Spaghetti Squash Casserole with Ricotta and Sundried Tomatoes
January 23, 2012 • One Dish Meals, Side Dishes
Spaghetti squash, that weird winter squash that stands out from it’s peers by shredding into strands when cooked, has been piling up at my house. I thought I had pawned it off on my daughter to eat, but I found several of them in our pantry after she departed for Hawaii. (She’s surfing and playing for 8 months until culinary school starts and is working as a cook at Morimoto Waikiki – how cool is that?!) So in my constant battle to add interest and flavor components to vegetables (aka disguise them), I created this easy casserole.When I have a bunch of winter squash, I usually cook it all at once. I can’t tell that much difference in taste between butternut, pumpkin, or the other varieties of winter squash. So I bake them all, let them cool, then scoop the cooked flesh into a freezer bag to use later in soups or sauces.But the spaghetti squash, with it’s stringy little strands, doesn’t work like this, so I turned it into a casserole instead. Simply combine cooked squash strands with ricotta, egg, sundried tomatoes, Parmigiano Reggiano cheese, and seasonings and bake. I served it with a simple marinara sauce which was a nice complement to casserole. But you don’t need to – the casserole is moist and flavorful on it’s own actually. And although I made mine in two ramekins because I was only making a quantity for 2, you can double this recipe and bake it in an 8 x 8 baking dish. Serve as a side dish or a vegetarian entree.
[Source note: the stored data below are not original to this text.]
[src/rtl/mem_load_return_pkg.sv]
// +----------------------------------------------------------------------+
// | mem_load_return_pkg: load request metadata shared with issue stage    |
// | Rev 1.0                                                               |
// +----------------------------------------------------------------------+
`default_nettype none

package mem_load_return_pkg;

  typedef enum logic [1:0] {
    BYTE = 2'd0,
    HALF = 2'd1,
    WORD = 2'd2
  } mem_width_e;

  localparam int unsigned LOAD_TAG_W = 5;

  typedef struct packed {
    mem_width_e width;
    logic       is_unsigned;
    logic [1:0] byte_idx;
  } load_meta_t;

  typedef struct packed {
    load_meta_t            meta;
    logic [LOAD_TAG_W-1:0] tag;
  } load_req_t;

endpackage

`default_nettype wire

[src/rtl/mem_load_return_load_align_ext.sv]
// +----------------------------------------------------------------------+
// | load_align_ext: selects byte/half/word from a load word and extends   |
// | Rev 1.0                                                               |
// +----------------------------------------------------------------------+
`default_nettype none

module load_align_ext
  import mem_load_return_pkg::*;
(
  input  logic [31:0] rdata_i,
  input  mem_width_e  width_i,
  input  logic        unsigned_i,
  input  logic [1:0]  byte_idx_i,
  output logic [31:0] data_o,
  output logic        bad_width_o
);

  logic [7:0]  w_byte;
  logic [15:0] w_half;

  always_comb begin
    w_byte      = rdata_i[{byte_idx_i, 3'b000} +: 8];
    // Only aligned halves are ever issued, so idx[0] never matters here.
    w_half      = rdata_i[{byte_idx_i[1], 4'b0000} +: 16];
    data_o      = '0;
    bad_width_o = 1'b0;
    case (width_i)
      BYTE:    data_o = {{24{!unsigned_i && w_byte[7]}}, w_byte};
      HALF:    data_o = {{16{!unsigned_i && w_half[15]}}, w_half};
      WORD:    data_o = rdata_i;
      default: bad_width_o = 1'b1;
    endcase
  end

endmodule

`default_nettype wire

[src/rtl/mem_load_return.sv]
// +----------------------------------------------------------------------+
// | mem_load_return: tracks issued loads and returns aligned results      |
// | Rev 1.0                                                               |
// +----------------------------------------------------------------------+
`default_nettype none

module mem_load_return
  import mem_load_return_pkg::*;
#(
  parameter int unsigned DEPTH = 2,
  parameter int unsigned TAG_W = 5
) (
  input  logic             clk_i,
  input  logic             rst_i,
  input  logic             flush_i,
  input  logic             req_valid_i,
  output logic             req_ready_o,
  input  logic [1:0]       req_width_i,
  input  logic             req_unsigned_i,
  input  logic [1:0]       req_byte_idx_i,
  input  logic [TAG_W-1:0] req_tag_i,
  input  logic             mem_rvalid_i,
  output logic             mem_rready_o,
  input  logic [31:0]      mem_rdata_i,
  input  logic             mem_err_i,
  output logic             load_valid_o,
  input  logic             load_ready_i,
  output logic [31:0]      load_data_o,
  output logic [TAG_W-1:0] load_tag_o,
  output logic             load_fault_o,
  output logic             spurious_o,
  output logic             busy_o
);

  localparam int unsigned PTR_W = $clog2(DEPTH);
  localparam int unsigned CNT_W = PTR_W + 1;
  localparam logic [CNT_W-1:0] FULL_CNT = CNT_W'(DEPTH);

  load_meta_t       meta_q [DEPTH];
  logic [TAG_W-1:0] tag_q  [DEPTH];
  logic             kill_q [DEPTH];

  logic [PTR_W-1:0] wr_ptr_q, wr_ptr_d, rd_ptr_q, rd_ptr_d;
  logic [CNT_W-1:0] count_q, count_d;
  logic             valid_q, valid_d, fault_q, fault_d, spurious_q, spurious_d;
  logic [31:0]      data_q, data_d;
  logic [TAG_W-1:0] otag_q, otag_d;

  logic       push, pop, accept, empty, load_new;
  load_meta_t head_meta, push_meta;
  logic [31:0] align_data;
  logic        align_bad;

  assign push_meta = '{width: mem_width_e'(req_width_i),
                       is_unsigned: req_unsigned_i,
                       byte_idx: req_byte_idx_i};
  assign head_meta = meta_q[rd_ptr_q];

  load_align_ext u_align (
    .rdata_i     (mem_rdata_i),
    .width_i     (head_meta.width),
    .unsigned_i  (head_meta.is_unsigned),
    .byte_idx_i  (head_meta.byte_idx),
    .data_o      (align_data),
    .bad_width_o (align_bad)
  );

  always_comb begin
    empty       = (count_q == '0);
    req_ready_o = (count_q != FULL_CNT);
    mem_rready_o = !valid_q || load_ready_i;
    accept      = mem_rvalid_i && mem_rready_o;
    push        = req_valid_i && req_ready_o;
    pop         = accept && !empty;
    // Flush in the pop cycle does not affect the head's already-latched kill bit.
    load_new    = pop && !kill_q[rd_ptr_q];
    spurious_d  = accept && empty;

    wr_ptr_d = push ? wr_ptr_q + PTR_W'(1) : wr_ptr_q;
    rd_ptr_d = pop  ? rd_ptr_q + PTR_W'(1) : rd_ptr_q;
    count_d  = count_q;
    if (push && !pop)      count_d = count_q + CNT_W'(1);
    else if (!push && pop) count_d = count_q - CNT_W'(1);

    valid_d = valid_q;
    data_d  = data_q;
    otag_d  = otag_q;
    fault_d = fault_q;
    if (load_new) begin
      valid_d = 1'b1;
      fault_d = mem_err_i || align_bad;
      data_d  = (mem_err_i || align_bad) ? 32'd0 : align_data;
      otag_d  = tag_q[rd_ptr_q];
    end else if (flush_i || load_ready_i) begin
      valid_d = 1'b0;
    end
  end

  always_ff @(posedge clk_i or posedge rst_i) begin
    if (rst_i) begin
      wr_ptr_q   <= '0;
      rd_ptr_q   <= '0;
      count_q    <= '0;
      valid_q    <= 1'b0;
      data_q     <= '0;
      otag_q     <= '0;
      fault_q    <= 1'b0;
      spurious_q <= 1'b0;
      for (int i = 0; i < DEPTH; i++) begin
        meta_q[i] <= '0;
        tag_q[i]  <= '0;
        kill_q[i] <= 1'b0;
      end
    end else begin
      wr_ptr_q   <= wr_ptr_d;
      rd_ptr_q   <= rd_ptr_d;
      count_q    <= count_d;
      valid_q    <= valid_d;
      data_q     <= data_d;
      otag_q     <= otag_d;
      fault_q    <= fault_d;
      spurious_q <= spurious_d;
      for (int i = 0; i < DEPTH; i++) begin
        if (flush_i) kill_q[i] <= 1'b1;
      end
      if (push) begin
        meta_q[wr_ptr_q] <= push_meta;
        tag_q[wr_ptr_q]  <= req_tag_i;
        kill_q[wr_ptr_q] <= 1'b0;
      end
    end
  end

  assign load_valid_o = valid_q;
  assign load_data_o  = data_q;
  assign load_tag_o   = otag_q;
  assign load_fault_o = fault_q;
  assign spurious_o   = spurious_q;
  assign busy_o       = (count_q != '0) || valid_q;

endmodule

`default_nettype wire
- 1 small spaghetti squash, cooked (about 2 cups cooked)
- ½ cup ricotta cheese
- 1 large egg, lightly beaten
- ¼ cup Parmigiano Reggiano cheese
- ⅓ cup slivered sun-dried tomatoes
- 1 tablespoon chopped parsley
- Salt and pepper, to taste
- Mix all ingredients together and pour into two ramekins that have been sprayed with cooking spray. Bake at 350 degrees until cooked through and bubbly, about 30-40 minutes. Serve with marinara sauce if desired.
5 Comments • Comments Feed
Jenny @ Savour the Senses says:
I never thought I would see the day that you actually ate the squash. I thought they would just go bad haha. This sounds delicious though, even though I have a feeling you couldn’t even tell it was squash.
January 23, 2012 at 11:37 am
Karen Harris says:
What a great way to use up spaghetti squash. I love that you paired it with tomato sauce which is one of my favorite accompaniments.
January 23, 2012 at 12:31 pm
Joan Nova says:
Spaghetti squash doesn’t have much flavor on its own but treated as you did, it can really be a delicious dish. Love the crust you got on the top.
January 23, 2012 at 5:14 pm
Lea Ann says:
Yes, I’d say the farthest thing from her mind is that spaghetti squash! 🙂 This is very creative Michele. Great presentation and sounds delicious.
January 24, 2012 at 5:56 am
I love spaghetti squash. Can’t wait to try this recipe!